Flüchtlingswohnheime, Moscheen, Kirchen und Klöster werden gestürmt und
geplündert. Crrms – also alle, die zufällig in der Nähe sind – werden mit
Keulen erschlagen. Antike Statuen und Hochhäuser werden zerstört und zu
Faustkeilen verarbeitet. Bibliotheken, Museen, Theater, alles muss dran
glauben: „Crrm s grrr isch Wutt tot gutt.“
Europa implodiert, die Moderne löst sich auf. Das neolithische Großreich
erstreckt sich von der Atlantikküste bis zur kasachischen Steppe, vom
arktischen Eis bis an den Bosporus.
Ein bisschen ratlos sind die Neo-Bewegten, wie man mit dem Internet umgehen
soll. Manche wollen es als Crrm abschaffen, andere möchten die Jugend durch
neolithische Onlineactionspiele an sich binden. Schließlich erklärt man das
Debis-Rechenzentrum in Frankfurt zum Hallawalla, einigt sich auf einen
Kanon neolithisch korrekter Onlinespiele und macht das Videospiel „Pong“
aus den siebziger Jahren zum Unterrichtsfach.

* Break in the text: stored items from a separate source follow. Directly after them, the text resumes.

## config.mk

```make
export PLATFORM = sky130hd
export DESIGN_NAME = iowin_decoder
export DESIGN_NICKNAME = d
export VERILOG_FILES = /design/src/rtl/iowin_pkg.sv /design/src/rtl/iowin_reg.sv /design/src/rtl/iowin_cmp.sv /design/src/rtl/iowin_decoder.sv
export SDC_FILE = /design/constraint.sdc
export NUM_CORES = 1
export LEC_CHECK = 0
export BUFFER_PORTS_ARGS = -buffer_cell sky130_fd_sc_hd__clkbuf_2
export CAP_MARGIN = 20
export CORE_MARGIN = 2
export CORE_UTILIZATION = 40
export CTS_BUF_LIST = sky130_fd_sc_hd__clkbuf_8
export DETAILED_ROUTE_END_ITERATION = 12
export HOLD_SLACK_MARGIN = 0.15
export PLACE_DENSITY = 0.81
export SLEW_MARGIN = 20
export SYNTH_ARGS = -nofsm -noshare
export SYNTH_HDL_FRONTEND = slang
export SYNTH_HIERARCHICAL = 1
export SYNTH_SLANG_ARGS = --single-unit
export TNS_END_PERCENT = 5
```

## constraint.sdc

```tcl
create_clock -name clk -period 2.4 [get_ports clk]
set_clock_uncertainty 0.2 [all_clocks]
set_input_delay 0.48 -clock clk [delete_from_list [all_inputs] [get_ports clk]]
set_output_delay 0.48 -clock clk [all_outputs]
set_load 0.05 [all_outputs]
```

Schon wenige Jahre später ist, als Folge der Entcrrrrmmung, die Bevölkerung
Europas auf nur einige Hunderttausend geschrumpft. Die Menschen wohnen in
Höhlen und Jurten, das Sprach- und Denkvermögen, um alle Crrrrmanismen
bereinigt, glänzt in der Reinheit prähistorischer Mammutjäger. Die Welt ist
fast vollständig grumpfl.
Lasse Nettekoven, der Führer aus dem paläontologischen Museum Neandertal,
hat derweil eine steile Karriere hinter sich. Er wird als „Lalo“ (Lasse der
Prophet) verehrt. Man gräbt ihm zu Ehren Löcher in den Boden, füllt sie mit
Knochen und nennt sie Lalolo. Mumpfl, jener Bärtige mit dem alles begann,
zieht ins Museum und bewohnt dort fortan eine der Gipshöhlen. Er wird als
heiliger Mupfl angebetet und steigt zur zentralen Gottheit auf. Als solche
ernährt er sich von Bibern und Störchen und hat Sex, wann immer er will.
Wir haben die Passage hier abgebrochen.